La mobilità è un diritto sancito dalla Costituzione. Se tutto fosse affidato al mercato, avremmo una sola grande linea ferroviaria che collega Milano, Bologna e Torino, con treni ogni cinque minuti. Ma il resto del Paese sarebbe escluso. È un paradosso inaccettabile.
Oggi qual è l’urgenza più concreta?
Gennaio 2026. Mancano poco più di cento giorni a quello che definisco un “Doomsday”: il rischio che i nostri territori retrocedano sulla mappa della mobilità. Una volta perso quel treno, non si torna indietro.
Qual è quindi la priorità assoluta?
Ottenere una proroga. L’Italia è il Paese delle proroghe: almeno questa volta servirebbe davvero. È ormai prossima la consegna dei treni commissionati dalle precedenti amministrazioni regionali, idonei a rispettare la velocità richiesta di 200 km/h, quindi non possiamo sacrificare tutto per un gap di pochi mesi”.
E guardando più avanti, qual è la direzione da prendere?

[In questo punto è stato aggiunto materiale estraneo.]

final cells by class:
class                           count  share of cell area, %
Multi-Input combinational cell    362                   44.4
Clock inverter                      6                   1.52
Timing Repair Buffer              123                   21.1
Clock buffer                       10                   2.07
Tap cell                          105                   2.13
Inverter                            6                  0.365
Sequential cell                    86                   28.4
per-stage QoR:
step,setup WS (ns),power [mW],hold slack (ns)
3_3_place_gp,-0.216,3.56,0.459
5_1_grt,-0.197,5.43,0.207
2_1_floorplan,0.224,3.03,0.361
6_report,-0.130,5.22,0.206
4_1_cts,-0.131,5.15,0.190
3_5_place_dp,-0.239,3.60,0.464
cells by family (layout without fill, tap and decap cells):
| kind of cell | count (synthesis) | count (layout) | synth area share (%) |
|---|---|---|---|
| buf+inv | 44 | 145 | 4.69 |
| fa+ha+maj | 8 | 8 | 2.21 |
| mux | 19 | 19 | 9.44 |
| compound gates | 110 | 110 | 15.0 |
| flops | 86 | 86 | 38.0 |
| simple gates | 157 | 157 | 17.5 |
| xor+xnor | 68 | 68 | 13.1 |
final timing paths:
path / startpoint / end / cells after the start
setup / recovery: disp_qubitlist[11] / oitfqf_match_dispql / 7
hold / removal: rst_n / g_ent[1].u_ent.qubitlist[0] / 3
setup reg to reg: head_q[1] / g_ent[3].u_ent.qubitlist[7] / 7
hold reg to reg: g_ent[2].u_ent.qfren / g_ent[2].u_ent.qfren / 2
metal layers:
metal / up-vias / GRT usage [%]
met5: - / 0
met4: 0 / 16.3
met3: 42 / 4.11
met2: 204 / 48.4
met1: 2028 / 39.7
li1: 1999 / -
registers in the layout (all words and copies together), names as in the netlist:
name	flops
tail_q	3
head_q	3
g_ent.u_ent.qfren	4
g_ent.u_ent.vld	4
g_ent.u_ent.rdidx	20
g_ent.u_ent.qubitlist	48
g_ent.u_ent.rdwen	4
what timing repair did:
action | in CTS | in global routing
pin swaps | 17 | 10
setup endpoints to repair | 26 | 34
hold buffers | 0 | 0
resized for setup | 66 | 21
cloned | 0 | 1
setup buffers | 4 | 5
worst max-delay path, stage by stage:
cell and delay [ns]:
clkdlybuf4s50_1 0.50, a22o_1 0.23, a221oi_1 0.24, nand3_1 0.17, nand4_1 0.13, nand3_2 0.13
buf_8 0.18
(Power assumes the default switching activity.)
--- src/rtl/cond_pkg.sv ---
// Shared types and the ARM condition-code evaluator for the branch flag unit.
package cond_pkg;

    typedef enum logic [1:0] {
        BR_UNCOND = 2'd0,
        BR_COND   = 2'd1,
        BR_CBZ    = 2'd2,
        BR_CBNZ   = 2'd3
    } br_kind_t;

    typedef enum logic [3:0] {
        CC_EQ, CC_NE, CC_HS, CC_LO, CC_MI, CC_PL, CC_VS, CC_VC,
        CC_HI, CC_LS, CC_GE, CC_LT, CC_GT, CC_LE, CC_AL, CC_NV
    } cond_t;

    localparam int NZVC_N = 3;
    localparam int NZVC_Z = 2;
    localparam int NZVC_V = 1;
    localparam int NZVC_C = 0;

    function automatic logic cond_eval(input cond_t cc, input logic [3:0] nzvc);
        logic n, z, v, c;
        n = nzvc[NZVC_N];
        z = nzvc[NZVC_Z];
        v = nzvc[NZVC_V];
        c = nzvc[NZVC_C];
        case (cc)
            CC_EQ:   cond_eval = z;
            CC_NE:   cond_eval = !z;
            CC_HS:   cond_eval = c;
            CC_LO:   cond_eval = !c;
            CC_MI:   cond_eval = n;
            CC_PL:   cond_eval = !n;
            CC_VS:   cond_eval = v;
            CC_VC:   cond_eval = !v;
            CC_HI:   cond_eval = c & !z;
            CC_LS:   cond_eval = !c | z;
            CC_GE:   cond_eval = (n == v);
            CC_LT:   cond_eval = (n != v);
            CC_GT:   cond_eval = !z & (n == v);
            CC_LE:   cond_eval = z | (n != v);
            default: cond_eval = 1'b1;
        endcase
    endfunction

endpackage

--- src/rtl/rsp_fifo.sv ---
// 1-bit-wide synchronous FIFO; pointers carry an extra wrap bit to tell full from empty.
module rsp_fifo #(
    parameter int DEPTH = 2
) (
    input  logic clk,
    input  logic reset,
    input  logic push,
    input  logic push_data,
    input  logic pop,
    output logic full,
    output logic empty,
    output logic head_data
);

    localparam int AW = $clog2(DEPTH);
    localparam logic [AW:0] PTR_ONE = (AW + 1)'(1);

    logic [AW:0]      wr_ptr_q, wr_ptr_d;
    logic [AW:0]      rd_ptr_q, rd_ptr_d;
    logic [DEPTH-1:0] mem_q, mem_d;

    assign empty     = (wr_ptr_q == rd_ptr_q);
    assign full      = (wr_ptr_q[AW] != rd_ptr_q[AW]) &&
                       (wr_ptr_q[AW-1:0] == rd_ptr_q[AW-1:0]);
    assign head_data = mem_q[rd_ptr_q[AW-1:0]];

    always_comb begin
        wr_ptr_d = wr_ptr_q;
        rd_ptr_d = rd_ptr_q;
        mem_d    = mem_q;
        if (push && !full) begin
            mem_d[wr_ptr_q[AW-1:0]] = push_data;
            wr_ptr_d                = wr_ptr_q + PTR_ONE;
        end
        if (pop && !empty) begin
            rd_ptr_d = rd_ptr_q + PTR_ONE;
        end
    end

    always_ff @(posedge clk) begin
        if (reset) begin
            wr_ptr_q <= '0;
            rd_ptr_q <= '0;
        end else begin
            wr_ptr_q <= wr_ptr_d;
            rd_ptr_q <= rd_ptr_d;
        end
    end

    // Storage is qualified by the pointers, so it needs no reset.
    always_ff @(posedge clk) begin
        mem_q <= mem_d;
    end

endmodule
===== config.mk =====
export PLATFORM = sky130hd
export DESIGN_NAME = v68k_bus_controller
export DESIGN_NICKNAME = d
export VERILOG_FILES = /design/src/rtl/v68k_bus_pkg.sv /design/src/rtl/v68k_sync2.sv /design/src/rtl/v68k_bus_controller.sv
export SDC_FILE = /design/constraint.sdc
export NUM_CORES = 1
export LEC_CHECK = 0
export CELL_PAD_IN_SITES_DETAIL_PLACEMENT = 0
export CELL_PAD_IN_SITES_GLOBAL_PLACEMENT = 1
export CORE_AREA = 2 2 93 95
export CTS_CLUSTER_DIAMETER = 80
export DETAILED_ROUTE_END_ITERATION = 10
export DIE_AREA = 0 0 95 97
export DONT_BUFFER_PORTS = 1
export PLACE_DENSITY = 0.76
export SYNTH_ARGS = -nofsm -noshare
export SYNTH_HDL_FRONTEND = slang
export SYNTH_SLANG_ARGS = --single-unit
export TNS_END_PERCENT = 50

===== constraint.sdc =====
create_clock -name CLK -period 3.4 [get_ports CLK]
set_input_delay 0.85 -clock CLK [delete_from_list [all_inputs] [get_ports CLK]]
set_output_delay 0.85 -clock CLK [all_outputs]
set_load 0.05 [all_outputs]
[src/flat_wrapper.sv]
// flat-port wrapper written by rule: the top's interface ports become plain ports
module adder_32b_flat 
#(
  parameter int WIDTH = 32
)
  (clk, rst_n, bus_A, bus_B, bus_SUB, bus_S, bus_COUT, bus_S_REG, bus_COUT_REG);
  adder_32b_if #(.WIDTH(WIDTH)) bus_i ();
  input  logic clk;
  input  logic rst_n;
  input wire logic [$bits(bus_i.A)-1:0] bus_A;
  input wire logic [$bits(bus_i.B)-1:0] bus_B;
  input wire logic [$bits(bus_i.SUB)-1:0] bus_SUB;
  output wire logic [$bits(bus_i.S)-1:0] bus_S;
  output wire logic [$bits(bus_i.COUT)-1:0] bus_COUT;
  output wire logic [$bits(bus_i.S_REG)-1:0] bus_S_REG;
  output wire logic [$bits(bus_i.COUT_REG)-1:0] bus_COUT_REG;
  assign bus_i.A = bus_A;
  assign bus_i.B = bus_B;
  assign bus_i.SUB = bus_SUB;
  assign bus_S = bus_i.S;
  assign bus_COUT = bus_i.COUT;
  assign bus_S_REG = bus_i.S_REG;
  assign bus_COUT_REG = bus_i.COUT_REG;
  adder_32b #(.WIDTH(WIDTH)) u_core (.clk(clk), .rst_n(rst_n), .bus(bus_i));
endmodule
[config.mk]
export PLATFORM = sky130hd
export DESIGN_NAME = adder_32b_flat
export DESIGN_NICKNAME = d
export VERILOG_FILES = /design/src/rtl/adder_32b_if.sv /design/src/rtl/adder_32b.sv /design/src/flat_wrapper.sv
export SDC_FILE = /design/constraint.sdc
export NUM_CORES = 1
export LEC_CHECK = 0
export CORE_UTILIZATION = 60
export DETAILED_ROUTE_END_ITERATION = 10
export DONT_BUFFER_PORTS = 1
export GPL_TIMING_DRIVEN = 1
export PLACE_DENSITY_LB_ADDON = 0.12
export SLEW_MARGIN = 0
export SYNTH_ARGS = -nofsm -noshare
export SYNTH_HDL_FRONTEND = slang
export SYNTH_SLANG_ARGS = --single-unit
[constraint.sdc]
create_clock -name clk -period 3.8 [get_ports clk]
set_input_delay 0.19 -clock clk [delete_from_list [all_inputs] [get_ports clk]]
set_output_delay 0.19 -clock clk [all_outputs]
set_load 0.02 [all_outputs]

Potenziare le infrastrutture esistenti, migliorare la cosiddetta “linea lenta”, aumentare i binari e rafforzare i collegamenti. Ma soprattutto sfruttare l’asse Terni–Roma non per generare pendolarismo forzato, bensì per far crescere attività produttive, servizi, sanità e istruzione a Terni, mantenendo un rapporto organico con Roma.